Saturday, July 27, 2013

The Power Of Hello

Saturday Night Live screenshot via TV Worth Watching

The other day an old friend and I were catching up and the conversation as always turned to work.

"I don't think much of the senior leadership where I am," she said. "They can't even be bothered to say hello."

The exchange made me think of the power of hello. How it really makes a difference to me when people actually take a moment to greet you. Putting themselves aside for five seconds.

How impactful it is when important people take a moment to do that.

If you want to assess someone's leadership potential, see what they do with the opportunity.

  • Someone I know of once shared an elevator ride with President Obama, while he was still a Senator. The President said hello.
  • Another person met Kourtney Kardashian in a backstage setting, and she was extremely nice and said hello. Khloe Kardashian, however, apparently did not.
  • Many, many years ago my daughter took a karate class with newswoman Anne Curry's child, of Today Show fame. We were startled when we saw Anne in the 23rd Street studio and said hello. She warmly replied in kind.

People tend to remember the smallest things about other people, because those details are so revealing about personality.

When it comes to judging a leader, a seemingly minor thing like a hello becomes a very big indicator of their character. We may not be able to understand the complex issues that leader faces, but we can all understand whether they act like a mensch.

Contrary to what many people think, leaders are not naturally comfortable interacting with others. For many of them, especially if they are introverted, it is actually incredibly difficult. 

In addition, the norms surrounding female leadership are still hazy. Where a male executive's greeting establishes a human connection, a female's greeting may serve to minimize her authority. As Harvard Business Review has noted, employees tend to respect "tougher" female executives more.

Regardless of all of this, rightly or wrongly, the feeling of being slighted can quickly lead to ill-will.
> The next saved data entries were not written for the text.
From an optimization exercise on the open Yosys and OpenROAD flow, aimed at small area; shortcuts taken in it are not production practice.
Only simulation tests tie the RTL to the original design; equivalence was not proved.
Power is estimated from default activity; no workload was simulated.

// rx_ppram
module rx_ppram #(
    parameter int unsigned BUF_NUM = 2,
    parameter int unsigned ADDR_W  = 8
) (
    input  logic              clk,
    input  logic              reset,
    input  logic [7:0]        wr_byte,
    input  logic [ADDR_W-1:0] wr_addr,
    input  logic              wr_clk,
    input  logic [7:0]        wr_flags,
    input  logic              switch,
    input  logic              clr,
    input  logic [ADDR_W-1:0] rd_addr,
    output logic [7:0]        rd_byte,
    output logic [7:0]        rd_flags,
    output logic              rd_valid,
    input  logic              rd_done,
    output logic              rx_lost,
    output logic [7:0]        lost_cnt,
    output logic [3:0]        buf_free
);
Size: ~8300 cells after synthesis, ~68 I/O pins.
==> flow/config.mk <==
export PLATFORM = sky130hd
export DESIGN_NAME = rx_ppram
export DESIGN_NICKNAME = rx_ppram
export VERILOG_FILES = /design/flow/design.v
export SDC_FILE = /design/flow/constraint.sdc
export NUM_CORES = 4
export LEC_CHECK = 0
export CAP_MARGIN = 20
export CORE_MARGIN = 2
export CORE_UTILIZATION = 70
export CTS_BUF_LIST = sky130_fd_sc_hd__clkbuf_2 sky130_fd_sc_hd__clkbuf_4 sky130_fd_sc_hd__clkbuf_8
export PLACE_DENSITY = 0.8
export SLEW_MARGIN = 20
export SYNTH_HIERARCHICAL = 1
==> flow/constraint.sdc <==
create_clock -name core_clock -period 8.0 [get_ports {clk}]
set_input_delay 1.6000 -clock core_clock [delete_from_list [all_inputs] [get_ports {clk}]]
set_output_delay 1.6000 -clock core_clock [all_outputs]
set_load 0.01 [all_outputs]
run.sh (not shown) runs the stock make flow with config.mk's settings and CLKGATE_MAP_FILE= SYNTH_SCRIPT=/design/flow/synth_recipe.tcl, a recipe that flattens the netlist after the stock synthesis.
==> next run, changes <==
==> flow/flow/run.sh (new file) <==
#!/bin/bash
# Own layout flow: the standard synthesis, then area recovery on the synthesized netlist
# (downsize.tcl), then the standard layout with a clock tree built from mid-size buffers in
# larger clusters and without dummy loads. Each tool's output goes to a log file here.
set -euo pipefail
bash standard.sh synth > synth.log 2>&1
DS_DB=orfs/results/${FLOW_PLATFORM}/rx_ppram/base/1_synth.odb \
  openroad -no_init -exit -no_splash flow/downsize.tcl > downsize.log 2>&1
export CTS_ARGS="-sink_clustering_enable -repair_clock_nets -dont_use_dummy_load -sink_clustering_size 16 -sink_clustering_max_diameter 60 -buf_list sky130_fd_sc_hd__clkbuf_8"
bash standard.sh > layout.log 2>&1
==> flow/flow/downsize.tcl (new file) <==
# Area recovery after synthesis: give every combinational cell the smallest-area variant of
# its own function (same name apart from the drive-strength suffix, same pins). Registers are
# left as synthesis made them. Placement and the later repair steps re-buffer and upsize where
# slew, capacitance or timing need it.
set db_file $::env(DS_DB)
read_db $db_file
set db [ord::get_db]
set lib_masters {}
foreach lib [$db getLibs] {
  foreach m [$lib getMasters] { lappend lib_masters $m }
}
array set best {}
foreach m $lib_masters {
  set n [$m getName]
  if {![regexp {^(sky130_fd_sc_hd__[a-z0-9]+)_([0-9]+)$} $n -> base sz]} continue
  set a [expr {[$m getWidth] * [$m getHeight]}]
  if {![info exists best($base)] || $a < [lindex $best($base) 1]} {
    set best($base) [list $m $a]
  }
}
set skip {^sky130_fd_sc_hd__(df|edf|sdf|sedf|dl|sdl|conb|tap|fill|decap|diode|lpflow|probe|clk)}
set n_swapped 0
set block [[$db getChip] getBlock]
foreach inst [$block getInsts] {
  set m [$inst getMaster]
  set n [$m getName]
  if {[regexp $skip $n]} continue
  if {![regexp {^(sky130_fd_sc_hd__[a-z0-9]+)_([0-9]+)$} $n -> base sz]} continue
  if {![info exists best($base)]} continue
  set bm [lindex $best($base) 0]
  if {[$bm getName] eq $n} continue
  if {[expr {[$bm getWidth] * [$bm getHeight]}] >= [expr {[$m getWidth] * [$m getHeight]}]} continue
  if {[$inst swapMaster $bm]} { incr n_swapped }
}
puts "downsize: swapped $n_swapped instances"
write_db $db_file
==> flow/standard.sh (new file) <==
#!/bin/bash
# synth_recipe.tcl (not shown) runs the flow's synth.tcl, then flattens the netlist and writes it again
# the make line also repeats each setting of config.mk as NAME=value (left out here)
make -C /OpenROAD-flow-scripts/flow DESIGN_CONFIG=/design/flow/config.mk WORK_HOME=/design/flow/orfs CLKGATE_MAP_FILE= SYNTH_SCRIPT=/design/flow/synth_recipe.tcl "${@:-finish}"
--- a/flow/config.mk
+++ b/flow/config.mk
@@ -9,5 +9,4 @@
 export CORE_MARGIN = 2
 export CORE_UTILIZATION = 70
-export CTS_BUF_LIST = sky130_fd_sc_hd__clkbuf_2 sky130_fd_sc_hd__clkbuf_4 sky130_fd_sc_hd__clkbuf_8
 export PLACE_DENSITY = 0.8
 export SLEW_MARGIN = 20
removed: flow/run.sh
Setup slack got worse by 0.32 ns; non-clock buffer count goes up by 19; wire length goes down by a few percent; global-route usage is about the same; synthesized area goes down by a few percent; final area goes down by a few percent; total power goes down by about a fifth; utilization goes down by 3.3 points; die area goes down by a few percent.

==> separate check: timing with driven ports <==
The flow's constraints put no driver on any port. The routed layouts listed below were extracted and timed again, unchanged, in two steps. Step 1, drivers: a clkbuf_16 drives clk and a buf_2 each remaining input, both assumed. Step 2 times the ports against the registers' clock, not the clock port: input delays grow and output delays shrink by t, the midpoint of the rising clock arrivals with the driver on. a / b / c = ideal / step 1 / step 2; a / b = the first two.
| run | t, ns | setup WS [ns] | worst setup path at the end |
|---|---|---|---|
| the first run | 1.195 | 2.559 / 2.623 / 1.428 | input to register |
| the second run | 1.166 | 2.240 / 2.311 / 1.145 | input to register |
After both steps every run listed still meets setup and hold. The setup slack of the first run, which loses most, moves by +0.064 ns with the drivers and by -1.131 ns with both steps.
At the end of the day, the importance of "hello" to the well-functioning organization cannot be minimized. It is effectively the act of recognizing another human being. Saying hello means "I see you" - "it is important that I see you" - "you occupy space in this room and are as important as me."

Saying "hello" in a sincere way is an act of humanism. Instead of putting abstract ideals first, you treat people well and that is more important than pretty much anything else.

The basic "hello" in a work setting is part and parcel of culture. No matter what your values and beliefs are, they start fundamentally by acknowledging the importance of other people in helping the organization achieve its mission.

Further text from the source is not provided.